Roll Up! Roll Up!

‘Roll up! Roll up!’ Cried the circus man, the traditional call that we hear on old films, as people flock to see the exotic attractions. Lions, tigers and bears, oh my! All of them assembled neatly, ready for your entertainment! How exciting! How thrilling! As we watch a brave individual grapple with these animals, getting them to perform however he or she choses. So, do you fancy a trip to the circus? To learn about animals and watch a magnificent performance? My answer? No thanks.

As some of you may be aware, there was a sudden increase in publicity for a certain circus in the past few months. It is called Chipperfield’s circus, and unfortunately, it includes captive animals, including lions and tigers. The attraction of these circus’s is of course, the animals. They are magnificent and they are an attraction, but I for one do not want to see them performing tricks and locked away in cages. Such animals should be in the wild, doing what their instinct tells them, not jumping through hoops and running round and round for everyone’s entertainment. These are not domesticated animals, they are not dogs who have been with humans for thousands of years of their evolution and they are being paraded like mindless beasts. In all honesty, I cannot see how this is still permitted in this day and age. It would not be accepted if humans were treated this way and rightly so. If I were to gather my family and friends and lock them in cages all day, only letting them out to make them perform for amusement, which I made money from, I’d be arrested! Not only that, I would be locked in a white, padded circular room and stared at through a small plastic window. So why can we do this to our animals?

Looking at that photograph, it’s shameful. So, what’s all this about the Chipperfield circus? Well, unfortunately, they have appeared on a number of BBC shows, including the One Show and Radio 2, essentially plugging the show. As if it’s quite all right for everyone to go along and have a good day at the expense of the animals. Of course, the circus argues that the animals are treated well and they enjoy themselves. Well, that last comment is debatable. They can’t speak, so how would you know if they enjoy themselves? They know nothing else, doesn’t mean they enjoy such an existence. But this is not just a case of captivity. Obviously, we all know about zoos, safari parks etc, and that is not exactly ‘wild’. But the issue we’re facing here is performing animals. One of Thomas Chipperfield’s arguments is that his animals ‘live longer.’ As if this automatically means he is doing a good job. Well, isn’t it ‘quality not quantity’? I might live longer if I were put in  a cage and not exposed to the outside world, but I don’t want to.

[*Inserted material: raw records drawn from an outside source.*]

## config.mk

```make
export PLATFORM = sky130hd
export DESIGN_NAME = length_prefixed_key_decoder_unit_flat
export DESIGN_NICKNAME = d
export VERILOG_FILES = /design/src/design/lpk_pkg.sv /design/src/design/lpk_in_if.sv /design/src/design/lpk_out_if.sv /design/src/design/length_prefixed_key_decoder_unit.sv /design/src/flat_wrapper.sv
export SDC_FILE = /design/constraint.sdc
export NUM_CORES = 1
export LEC_CHECK = 0
export ABC_CLOCK_PERIOD_IN_PS = 7640
export BUFFER_PORTS_ARGS = -buffer_cell sky130_fd_sc_hd__buf_4
export CAP_MARGIN = 25
export CORE_ASPECT_RATIO = 1.1
export CORE_MARGIN = 2
export CORE_UTILIZATION = 45
export CTS_CLUSTER_SIZE = 40
export DETAILED_ROUTE_END_ITERATION = 10
export MAX_ROUTING_LAYER = met4
export PLACE_DENSITY = 0.62
export REMOVE_ABC_BUFFERS = 1
export SYNTH_ARGS = -nofsm -noshare
export SYNTH_HDL_FRONTEND = slang
export SYNTH_SLANG_ARGS = --single-unit
export TNS_END_PERCENT = 1
```

## constraint.sdc

```tcl
create_clock -name i_clk -period 7.64 [get_ports i_clk]
set_input_delay 0.382 -clock i_clk [delete_from_list [all_inputs] [get_ports i_clk]]
set_output_delay 0.382 -clock i_clk [all_outputs]
set_load 0.01 [all_outputs]
```
`config.mk`:
```
export PLATFORM = sky130hd
export DESIGN_NAME = energy_meter_postprocessor_top
export DESIGN_NICKNAME = d
export VERILOG_FILES = /design/src/design/emp_pkg.sv /design/src/design/emp_div.sv /design/src/design/emp_vhist.sv /design/src/design/energy_meter_postprocessor_top.sv
export SDC_FILE = /design/constraint.sdc
export NUM_CORES = 1
export LEC_CHECK = 0
export BUFFER_PORTS_ARGS = -buffer_cell sky130_fd_sc_hd__buf_2
export CORE_MARGIN = 2
export CORE_UTILIZATION = 61
export DETAILED_ROUTE_END_ITERATION = 7
export PLACE_DENSITY = 0.84
export SLEW_MARGIN = 0
export SYNTH_ARGS = -nofsm -noshare
export SYNTH_HDL_FRONTEND = slang
export SYNTH_HIERARCHICAL = 1
export SYNTH_SLANG_ARGS = --single-unit
```
`constraint.sdc`:
```
create_clock -name i_clk -period 7.5 [get_ports i_clk]
set_clock_uncertainty 0.2 [all_clocks]
set_input_delay 1.5 -clock i_clk [delete_from_list [all_inputs] [get_ports i_clk]]
set_output_delay 1.5 -clock i_clk [all_outputs]
set_load 0.02 [all_outputs]
```
`src/design/emp_pkg.sv`:
```
// shared types, constants and field widths for the energy meter post-processor
package emp_pkg;

    // field widths
    localparam int MODE_W = 2;
    localparam int RAW_W  = 24;
    localparam int VAL_W  = 32;
    localparam int PF_W   = 7;
    localparam int EPK_W  = 16;
    localparam int VS_W   = 10;
    localparam int AS_W   = 11;
    localparam int CFGI_W = 2;
    localparam int CFGD_W = 16;
    localparam int RES_W  = 18;
    localparam int VH_W   = 16;
    localparam int CUR_W  = 15;
    localparam int ADD_W  = 17;

    // voltage history
    localparam int HISTORY_DEPTH = 8;
    localparam int VSUM_W        = VH_W + $clog2(HISTORY_DEPTH);

    // shared divider
    localparam int DIV_W = 32;
    localparam int DSR_W = 24;
    localparam int CNT_W = $clog2(DIV_W + 1);

    // dividend widths per operation
    localparam int PF_BITS = 31;
    localparam int E_BITS  = RES_W;
    localparam int R_BITS  = RAW_W;

    // mode codes
    localparam logic [MODE_W-1:0] MODE_ENERGY = 2'd0;
    localparam logic [MODE_W-1:0] MODE_VOLT   = 2'd1;
    localparam logic [MODE_W-1:0] MODE_CURR   = 2'd2;

    // register indexes
    localparam logic [CFGI_W-1:0] CFG_EPK = 2'd0;
    localparam logic [CFGI_W-1:0] CFG_VS  = 2'd1;
    localparam logic [CFGI_W-1:0] CFG_AS  = 2'd2;

    // register reset values
    localparam logic [EPK_W-1:0] EPK_RESET = 16'd1000;
    localparam logic [VS_W-1:0]  VS_RESET  = 10'd52;
    localparam logic [AS_W-1:0]  AS_RESET  = 11'd400;

    // thresholds and limits
    localparam logic [PF_W-1:0]  PF_FULL  = 7'd100;
    localparam logic [RAW_W-1:0] APP_MIN  = 24'd600;
    localparam logic [CUR_W-1:0] CUR_MIN  = 15'd100;
    localparam logic [RAW_W-1:0] ACT_MIN  = 24'd300;
    localparam logic [RAW_W-1:0] ACT_MAX  = 24'd100000;
    localparam logic [VAL_W-1:0] VAVG_MIN = 32'd2000;
    localparam logic [VH_W-1:0]  VOLT_INIT = 16'd22000;
    localparam logic [VH_W-1:0]  VOLT_SAT  = 16'hFFFF;
    localparam logic [CUR_W-1:0] CUR_SAT   = 15'h7FFF;
    localparam logic [VSUM_W-1:0] VSUM_INIT = VSUM_W'(22000 * HISTORY_DEPTH);

    // divider request and response
    typedef struct packed {
        logic             start;
        logic [DIV_W-1:0] dividend;
        logic [DSR_W-1:0] divisor;
        logic [CNT_W-1:0] nbits;
    } t_div_req;

    typedef struct packed {
        logic             done;
        logic [DIV_W-1:0] quotient;
        logic [DSR_W-1:0] remainder;
    } t_div_rsp;

endpackage

```
`src/design/emp_div.sv`:
```
// shared restoring divider, one quotient bit per cycle
module emp_div (
    input  logic              i_clk,
    input  logic              i_rst_n,
    input  emp_pkg::t_div_req i_req,
    output emp_pkg::t_div_rsp o_rsp
);
    import emp_pkg::*;

    logic             r_busy;
    logic             r_done;
    logic [CNT_W-1:0] r_cnt;
    logic [DSR_W-1:0] r_rem;
    logic [DIV_W-1:0] r_quo;
    logic [DSR_W-1:0] r_dsr;

    logic [DSR_W:0]   shifted;
    logic [DSR_W+1:0] trial;
    logic             neg;
    logic [DSR_W-1:0] n_rem;

    // one trial subtraction per step
    always_comb begin
        shifted = {r_rem, r_quo[DIV_W-1]};
        trial   = {1'b0, shifted} - {2'b00, r_dsr};
        neg     = trial[DSR_W+1];
        n_rem   = neg ? shifted[DSR_W-1:0] : trial[DSR_W-1:0];
    end

    // control
    always_ff @(posedge i_clk) begin
        if (!i_rst_n) begin
            r_busy <= 1'b0;
            r_done <= 1'b0;
            r_cnt  <= '0;
        end else begin
            r_done <= 1'b0;
            if (i_req.start) begin
                r_busy <= 1'b1;
                r_cnt  <= i_req.nbits;
            end else if (r_busy) begin
                r_cnt <= r_cnt - 1'b1;
                if (r_cnt == CNT_W'(1)) begin
                    r_busy <= 1'b0;
                    r_done <= 1'b1;
                end
            end
        end
    end

    // datapath
    always_ff @(posedge i_clk) begin
        if (i_req.start) begin
            r_rem <= '0;
            r_quo <= i_req.dividend;
            r_dsr <= i_req.divisor;
        end else if (r_busy) begin
            r_rem <= n_rem;
            r_quo <= {r_quo[DIV_W-2:0], ~neg};
        end
    end

    assign o_rsp.done      = r_done;
    assign o_rsp.quotient  = r_quo;
    assign o_rsp.remainder = r_rem;

    // checks
    a_no_restart: assert property (@(posedge i_clk) disable iff (!i_rst_n)
        i_req.start |-> !r_busy)
        else $error("divider started while busy");

    a_cnt_live: assert property (@(posedge i_clk) disable iff (!i_rst_n)
        r_busy |-> (r_cnt != '0))
        else $error("divider busy with zero count");

endmodule

```
`src/design/emp_vhist.sv`:
```
// voltage history shift line with running sum
module emp_vhist (
    input  logic                         i_clk,
    input  logic                         i_rst_n,
    input  logic                         i_push,
    input  logic [emp_pkg::VH_W-1:0]     i_data,
    output logic [emp_pkg::VSUM_W-1:0]   o_sum
);
    import emp_pkg::*;

    logic [VH_W-1:0]   r_hist [HISTORY_DEPTH];
    logic [VSUM_W-1:0] r_sum;
    logic [VSUM_W-1:0] n_sum;

    // newest enters, oldest leaves the sum
    assign n_sum = r_sum + VSUM_W'(i_data) - VSUM_W'(r_hist[HISTORY_DEPTH-1]);

    always_ff @(posedge i_clk) begin
        if (!i_rst_n) begin
            for (int i = 0; i < HISTORY_DEPTH; i++) begin
                r_hist[i] <= VOLT_INIT;
            end
            r_sum <= VSUM_INIT;
        end else if (i_push) begin
            for (int i = HISTORY_DEPTH - 1; i > 0; i--) begin
                r_hist[i] <= r_hist[i-1];
            end
            r_hist[0] <= i_data;
            r_sum     <= n_sum;
        end
    end

    assign o_sum = r_sum;

endmodule

```
`src/design/energy_meter_postprocessor_top.sv`:
```
// top level: sequencer, state and registers of the energy meter post-processor
//
// One item is handled at a time; the time per item is set by a single shared
// restoring divider that yields one quotient bit per cycle. An energy item uses
// the divider twice when the power factor needs a division (31 bits for the factor,
// 18 bits for the kWh step) and once when it does not; a voltage item divides for
// scaling, then takes a shift for the average over the history; a current item
// divides once; a zero scale or the unused mode skips the divider. A finished result
// sits in the output register, so the next item is taken while it waits. The config
// port is always ready; registers should only be written with the block idle.
module energy_meter_postprocessor_top (
    input  logic                        i_clk,
    input  logic                        i_rst_n,
    // input items
    input  logic                        i_in_valid,
    output logic                        o_in_ready,
    input  logic [emp_pkg::MODE_W-1:0]  i_mode,
    input  logic [emp_pkg::RAW_W-1:0]   i_active_energy,
    input  logic [emp_pkg::RAW_W-1:0]   i_apparent_energy,
    input  logic [emp_pkg::RAW_W-1:0]   i_rms_reading,
    // results
    output logic                        o_out_valid,
    input  logic                        i_out_ready,
    output logic [emp_pkg::VAL_W-1:0]   o_value,
    output logic [emp_pkg::PF_W-1:0]    o_power_factor,
    // configuration writes
    input  logic                        i_cfg_valid,
    output logic                        o_cfg_ready,
    input  logic [emp_pkg::CFGI_W-1:0]  i_cfg_index,
    input  logic [emp_pkg::CFGD_W-1:0]  i_cfg_data
);
    import emp_pkg::*;

    typedef enum logic [8:0] {
        S_IDLE     = 9'b000000001,
        S_DISPATCH = 9'b000000010,
        S_PF_DIV   = 9'b000000100,
        S_E_START  = 9'b000001000,
        S_E_DIV    = 9'b000010000,
        S_V_DIV    = 9'b000100000,
        S_V_AVG    = 9'b001000000,
        S_C_DIV    = 9'b010000000,
        S_OUT      = 9'b100000000
    } t_state;

    t_state r_state, n_state;

    logic [MODE_W-1:0] r_mode, n_mode;
    logic [RAW_W-1:0]  r_act, n_act;
    logic [RAW_W-1:0]  r_app, n_app;
    logic [RAW_W-1:0]  r_rms, n_rms;

    logic [EPK_W-1:0]  r_epk;
    logic [VS_W-1:0]   r_vs;
    logic [AS_W-1:0]   r_as;

    logic [RES_W-1:0]  r_residual, n_residual;
    logic [VAL_W-1:0]  r_kwh, n_kwh;
    logic [CUR_W-1:0]  r_last_cur, n_last_cur;
    logic [PF_W-1:0]   r_pf, n_pf;
    logic [VAL_W-1:0]  r_res, n_res;

    logic              r_out_valid, n_out_valid;
    logic [VAL_W-1:0]  r_out_value, n_out_value;
    logic [PF_W-1:0]   r_out_pf, n_out_pf;

    t_div_req          div_req;
    t_div_rsp          div_rsp;
    logic              v_push;
    logic [VH_W-1:0]   v_data;
    logic [VSUM_W-1:0] v_sum;
    logic [VSUM_W-1:0] v_avg;

    logic [PF_BITS-1:0] pf_prod;
    logic [ADD_W-1:0]   e_add;
    logic [RES_W-1:0]   e_sum;
    logic [VAL_W-1:0]   kwh_next;
    logic [CUR_W-1:0]   cur_sat;

    emp_div u_div (
        .i_clk   (i_clk),
        .i_rst_n (i_rst_n),
        .i_req   (div_req),
        .o_rsp   (div_rsp)
    );

    emp_vhist u_vhist (
        .i_clk   (i_clk),
        .i_rst_n (i_rst_n),
        .i_push  (v_push),
        .i_data  (v_data),
        .o_sum   (v_sum)
    );

    // helper arithmetic
    always_comb begin
        pf_prod = (PF_BITS'(r_act) << 6) + (PF_BITS'(r_act) << 5) + (PF_BITS'(r_act) << 2);
        e_add   = ((r_act < ACT_MIN) || (r_act > ACT_MAX)) ? '0 : r_act[ADD_W-1:0];
        e_sum   = r_residual + RES_W'(e_add);
        kwh_next = r_kwh + div_rsp.quotient;
        cur_sat = (div_rsp.quotient[DIV_W-1:CUR_W] != '0) ? CUR_SAT
                                                        : div_rsp.quotient[CUR_W-1:0];
        v_data  = (div_rsp.quotient[DIV_W-1:VH_W] != '0) ? VOLT_SAT
                                                       : div_rsp.quotient[VH_W-1:0];
        // history depth is a power of two, so the average is a shift
        v_avg   = v_sum / VSUM_W'(HISTORY_DEPTH);
    end

    // sequencer
    always_comb begin
        n_state     = r_state;
        n_mode      = r_mode;
        n_act       = r_act;
        n_app       = r_app;
        n_rms       = r_rms;
        n_residual  = r_residual;
        n_kwh       = r_kwh;
        n_last_cur  = r_last_cur;
        n_pf        = r_pf;
        n_res       = r_res;
        n_out_valid = r_out_valid;
        n_out_value = r_out_value;
        n_out_pf    = r_out_pf;
        div_req     = '0;
        v_push      = 1'b0;

        // result taken downstream
        if (r_out_valid && i_out_ready) begin
            n_out_valid = 1'b0;
        end

        case (r_state)
            S_IDLE: begin
                if (i_in_valid) begin
                    n_mode  = i_mode;
                    n_act   = i_active_energy;
                    n_app   = i_apparent_energy;
                    n_rms   = i_rms_reading;
                    n_state = S_DISPATCH;
                end
            end
            S_DISPATCH: begin
                case (r_mode)
                    MODE_ENERGY: begin
                        if (r_epk == '0) begin
                            n_res   = '0;
                            n_state = S_OUT;
                        end else if ((r_app < APP_MIN) || (r_last_cur < CUR_MIN)) begin
                            n_pf    = PF_FULL;
                            n_state = S_E_START;
                        end else begin
                            div_req.start    = 1'b1;
                            div_req.dividend = {pf_prod, {(DIV_W-PF_BITS){1'b0}}};
                            div_req.divisor  = r_app;
                            div_req.nbits    = CNT_W'(PF_BITS);
                            n_state          = S_PF_DIV;
                        end
                    end
                    MODE_VOLT: begin
                        if (r_vs == '0) begin
                            n_res   = '0;
                            n_state = S_OUT;
                        end else begin
                            div_req.start    = 1'b1;
                            div_req.dividend = {r_rms, {(DIV_W-R_BITS){1'b0}}};
                            div_req.divisor  = DSR_W'(r_vs);
                            div_req.nbits    = CNT_W'(R_BITS);
                            n_state          = S_V_DIV;
                        end
                    end
                    MODE_CURR: begin
                        if (r_as == '0) begin
                            n_res   = '0;
                            n_state = S_OUT;
                        end else begin
                            div_req.start    = 1'b1;
                            div_req.dividend = {r_rms, {(DIV_W-R_BITS){1'b0}}};
                            div_req.divisor  = DSR_W'(r_as);
                            div_req.nbits    = CNT_W'(R_BITS);
                            n_state          = S_C_DIV;
                        end
                    end
                    default: begin
                        n_res   = '0;
                        n_state = S_OUT;
                    end
                endcase
            end
            S_PF_DIV: begin
                if (div_rsp.done) begin
                    n_pf    = (div_rsp.quotient >= VAL_W'(PF_FULL)) ? PF_FULL
                                                                  : div_rsp.quotient[PF_W-1:0];
                    n_state = S_E_START;
                end
            end
            S_E_START: begin
                div_req.start    = 1'b1;
                div_req.dividend = {e_sum, {(DIV_W-E_BITS){1'b0}}};
                div_req.divisor  = DSR_W'(r_epk);
                div_req.nbits    = CNT_W'(E_BITS);
                n_state          = S_E_DIV;
            end
            S_E_DIV: begin
                if (div_rsp.done) begin
                    n_kwh      = kwh_next;
                    n_residual = div_rsp.remainder[RES_W-1:0];
                    n_res      = kwh_next;
                    n_state    = S_OUT;
                end
            end
            S_V_DIV: begin
                if (div_rsp.done) begin
                    v_push  = 1'b1;
                    n_state = S_V_AVG;
                end
            end
            S_V_AVG: begin
                n_res   = (VAL_W'(v_avg) < VAVG_MIN) ? '0 : VAL_W'(v_avg);
                n_state = S_OUT;
            end
            S_C_DIV: begin
                if (div_rsp.done) begin
                    n_last_cur = cur_sat;
                    n_res      = (cur_sat < CUR_MIN) ? '0 : VAL_W'(cur_sat);
                    n_state    = S_OUT;
                end
            end
            S_OUT: begin
                if (!r_out_valid || i_out_ready) begin
                    n_out_valid = 1'b1;
                    n_out_value = r_res;
                    n_out_pf    = r_pf;
                    n_state     = S_IDLE;
                end
            end
            default: begin
                n_state = S_IDLE;
            end
        endcase
    end

    // control and state registers
    always_ff @(posedge i_clk) begin
        if (!i_rst_n) begin
            r_state     <= S_IDLE;
            r_residual  <= '0;
            r_kwh       <= '0;
            r_last_cur  <= '0;
            r_pf        <= PF_FULL;
            r_out_valid <= 1'b0;
        end else begin
            r_state     <= n_state;
            r_residual  <= n_residual;
            r_kwh       <= n_kwh;
            r_last_cur  <= n_last_cur;
            r_pf        <= n_pf;
            r_out_valid <= n_out_valid;
        end
    end

    // payload registers
    always_ff @(posedge i_clk) begin
        r_mode      <= n_mode;
        r_act       <= n_act;
        r_app       <= n_app;
        r_rms       <= n_rms;
        r_res       <= n_res;
        r_out_value <= n_out_value;
        r_out_pf    <= n_out_pf;
    end

    // configuration registers, unknown indexes ignored
    always_ff @(posedge i_clk) begin
        if (!i_rst_n) begin
            r_epk <= EPK_RESET;
            r_vs  <= VS_RESET;
            r_as  <= AS_RESET;
        end else if (i_cfg_valid) begin
            case (i_cfg_index)
                CFG_EPK: r_epk <= i_cfg_data;
                CFG_VS:  r_vs  <= i_cfg_data[VS_W-1:0];
                CFG_AS:  r_as  <= i_cfg_data[AS_W-1:0];
                default: ;
            endcase
        end
    end

    assign o_in_ready     = (r_state == S_IDLE);
    assign o_cfg_ready    = 1'b1;
    assign o_out_valid    = r_out_valid;
    assign o_value        = r_out_value;
    assign o_power_factor = r_out_pf;

    // checks
    a_done_expected: assert property (@(posedge i_clk) disable iff (!i_rst_n)
        div_rsp.done |-> (r_state == S_PF_DIV || r_state == S_E_DIV ||
                          r_state == S_V_DIV || r_state == S_C_DIV))
        else $error("divider result arrived outside a wait state");

    a_pf_range: assert property (@(posedge i_clk) disable iff (!i_rst_n)
        o_out_valid |-> (o_power_factor <= PF_FULL))
        else $error("power factor above full scale");

    a_out_load: assert property (@(posedge i_clk) disable iff (!i_rst_n)
        (r_state == S_OUT && (!r_out_valid || i_out_ready))
        |=> (r_state == S_IDLE && o_out_valid))
        else $error("result not loaded into free output register");

endmodule
```
==> key figures <==
Run status
  – Status: complete, no violations

Yosys
  – Mapped Cells: 2,515
  – Netlist cell types: 102
  – Sequential share of the synthesized area: 49.7%
  – Post-synth top area share: 37.1%
  – Area contributors post-synth: edfxtp_1 (37%), dfxtp_1 (13%), ha_1 (6.9%)
  – Number of flops mapped to enable cells by yosys: 329
  – Ys flop type: edfxtp_1
  – Post-Syn Area: 0.0266 mm2
  – Yosys warns: 6
  – Avg Cell Area, Syn: 10.6 um2
  – Async SR Flop Fraction: 0%
  – Seq cells post-synth: 497
  – Post-synth top area cell: edfxtp_1

Detailed routing
  – Final antenna-violating net count: 0
  – Post-Route WL: 62,700 um
  – Wirelength per Cell: 19.3 um
  – DRT iter0 DRCs: 2,004
  – First drt pass iteration count: 6
  – # DRC: 0
  – Via count: 19.4k
  – Vias per cell: 5.99

Critical path
  – CP Data Required Time: 7.62 ns
  – CP bufs+invs: 3
  – WS Path Type: reg -> reg
  – Critical Path AT: 5.20 ns
  – Critical Path Source Type: flop
  – Crit-path max cell delay: 0.51 ns
  – Critical Path End Type: flop
  – CP max-delay cell: edfxtp_1
  – Crit path max fanout: 18
  – Crit-path leading delay family: compound AO/OA/AOI/OAI gates

Floorplan
  – Die width: 213 um
  – Initial Utilization: 61.8%
  – Row cnt: 76
  – Core ar.: 0.0431 mm2
  – Die span in y: 213 um
  – Num ports: 139
  – Die Footprint: 0.0454 mm2

Timing
  – Period minus WS final: 5.08 ns
  – Final Hold Viols: 0
  – Worst Tran Pin Value: 1.19 ns
  – Unrepaired setup endpoints after global routing: false
  – Fin. max-slew vios: 0
  – Setup tns final: 0 ns
  – Fmax: 0.197 GHz
  – Max-slew headroom: 20.2%
  – Period utilisation layout: 67.7%
  – # setup viols final: 0

Clock tree
  – Post-CTS sizing: 0
  – CTS tree: built
  – Post-CTS Hold Buffers: 0
  – Clk root buf: clkbuf_16
  – # Post-CTS Setup Buffers: 0
  – Clock Sinks: 497
  – Longest Clk Path Bufs: 3
  – Clock Latency Late Sink: 0.59 ns
  – Reg clk slew, reported paths: 0.06 ns
  – Num CTS Buffers: 50
  – H-tree depth: 2

Power
  – Max rail drop VDD: 0.204 mV
  – Leakage: 0.0118 uW
  – Portion of total power attributed to the clock network: 31.2%
  – P_sw: 2470 uW
  – Internal power: 5410 uW
  – Power share of the combinational group: 26.5%
  – Power density over cell area: 268 mW/mm2
  – Seq pwr share: 42.2%
  – Sw frac: 31.4%

Global route
  – GRT Residual Overflow: 0
  – Vias in the first global route: 18.6k
  – Initial antenna violation count: 1
  – Largest net degree at the start of global routing: 106
  – Total Routing Usage GR: 27.9%
  – Global-route wire length before repair: 99,500 um

Finish
  – Most common cell after layout, fill and taps aside: edfxtp_1
  – Final net count: 2,902
  – Util after Layout: 68.4%
  – Multi-input logic area: 0.0124 mm2
  – Register area: 0.0132 mm2
  – Fill count: 3,158
  – Commonest non-fill, non-tap cells in the layout: edfxtp_1 (329), nand2_1 (263), dfxtp_1 (168), inv_1 (156), ha_1 (146)
  – Layout area overhead: 10.5%
  – Share of cells above drive strength 1: 14.7%

Place
  – Port Buffers: 137
  – Post-DP HPWL: 45,700 um
  – Final Wtd Congestion: 0.957

Worst hold path
  – Hold/Removal Path Class: reg -> reg

Job
  – Max_cap viols: 0
## through the flow
step	hold slack, ns	power, uW	area, um2	std cells	setup slack [ns]
floorplan	0.200	4900	26600	2518	2.28
global placement	0.200	5350	27800	3152	2.60
detailed placement	0.205	5420	27800	3152	2.53
CTS	0.219	7880	29400	3245	2.50
global route	0.224	8260	29400	3245	1.97
finish	0.217	7880	29400	3246	2.42
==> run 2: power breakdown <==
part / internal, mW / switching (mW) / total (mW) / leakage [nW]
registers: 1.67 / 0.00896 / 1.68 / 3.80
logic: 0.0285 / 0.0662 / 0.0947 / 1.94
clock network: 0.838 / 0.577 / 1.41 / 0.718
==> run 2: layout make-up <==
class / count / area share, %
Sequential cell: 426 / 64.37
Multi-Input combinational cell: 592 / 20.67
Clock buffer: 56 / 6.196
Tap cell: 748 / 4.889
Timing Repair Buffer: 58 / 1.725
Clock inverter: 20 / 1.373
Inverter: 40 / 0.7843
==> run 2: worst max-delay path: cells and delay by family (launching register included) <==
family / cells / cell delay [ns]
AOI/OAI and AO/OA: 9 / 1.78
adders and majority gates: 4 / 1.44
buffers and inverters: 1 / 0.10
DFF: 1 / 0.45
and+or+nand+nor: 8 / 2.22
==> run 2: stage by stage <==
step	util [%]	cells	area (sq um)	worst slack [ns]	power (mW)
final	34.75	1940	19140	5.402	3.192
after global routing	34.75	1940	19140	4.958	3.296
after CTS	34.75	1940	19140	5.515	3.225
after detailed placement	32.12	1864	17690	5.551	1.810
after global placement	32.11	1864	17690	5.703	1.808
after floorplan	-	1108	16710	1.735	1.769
## config.mk

```make
export PLATFORM = sky130hd
export DESIGN_NAME = engine_run_supervisor_core_flat
export DESIGN_NICKNAME = d
export VERILOG_FILES = /design/src/ers_pkg.sv /design/src/ers_in_if.sv /design/src/ers_out_if.sv /design/src/ers_rules.sv /design/src/engine_run_supervisor_core.sv /design/src/flat_wrapper.sv
export SDC_FILE = /design/constraint.sdc
export NUM_CORES = 1
export LEC_CHECK = 0
export BUFFER_PORTS_ARGS = -buffer_cell sky130_fd_sc_hd__buf_2
export CAP_MARGIN = 20
export CORE_AREA = 2 2 205 207
export CTS_BUF_LIST = sky130_fd_sc_hd__clkbuf_8
export DETAILED_ROUTE_END_ITERATION = 10
export DIE_AREA = 0 0 207 209
export PLACE_DENSITY = 0.47
export SYNTH_ARGS = -nofsm -noshare
export SYNTH_HDL_FRONTEND = slang
export SYNTH_SLANG_ARGS = --single-unit
```

## constraint.sdc

```tcl
create_clock -name clk -period 5.2 [get_ports clk]
set_input_delay 1.04 -clock clk [delete_from_list [all_inputs] [get_ports clk]]
set_output_delay 1.04 -clock clk [all_outputs]
set_load 0.02 [all_outputs]
```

Another argument, and one that was raised on ‘The View’ after the Tilikum orca attack at Seaworld, was that this is how children learn about animals. By going to the circus apparently and watching animals do things that they would never do in the wild. They may get to see them, but they would learn nothing about their natural habitat, their behaviour or their distribution. It’s certainly not how I learned about animals. I learned by watching documentaries, documentaries in the wilderness, lead by a true pro, David Attenborough. If I have my own children, I won’t be taking them to the circus to learn about animals. That is how they learn about cruelty, and even then, I wouldn’t be going.

In addition, its dangerous. For the animal and the trainer. In 2013, American trainer Alexander Crispin was killed by a Bengal tiger in a live show. The animal was trained and had performed in shows before. So why did he attack? Well, maybe he just snapped. This is after all a wild animal. They are unpredictable. I’m not saying that Mr Crispin deserved to lose his life, of course not! But incidents like this prove how dangerous these shows can be. And what happened to the tiger? He was probably (reportedly) beaten to death as the other trainers tried to get him to release Mr Crispin.

Circus’s are outdated full stop. They are not something that should weave in and out of fashion. They should not exist, not when they include animals at least. I have a very old memory of being at my Grandfather’s house when I was very young. I can’t remember what was on the television, whether it was a film or what, but it showed a bear performing in a circus. As a child I didn’t think, and the first thing I said was ‘Look Granddad! He’s got a bear!’ To which he replied, ‘That’s not a bear darling. It was, but not now, the poor *******’. There’s some truth in that I think.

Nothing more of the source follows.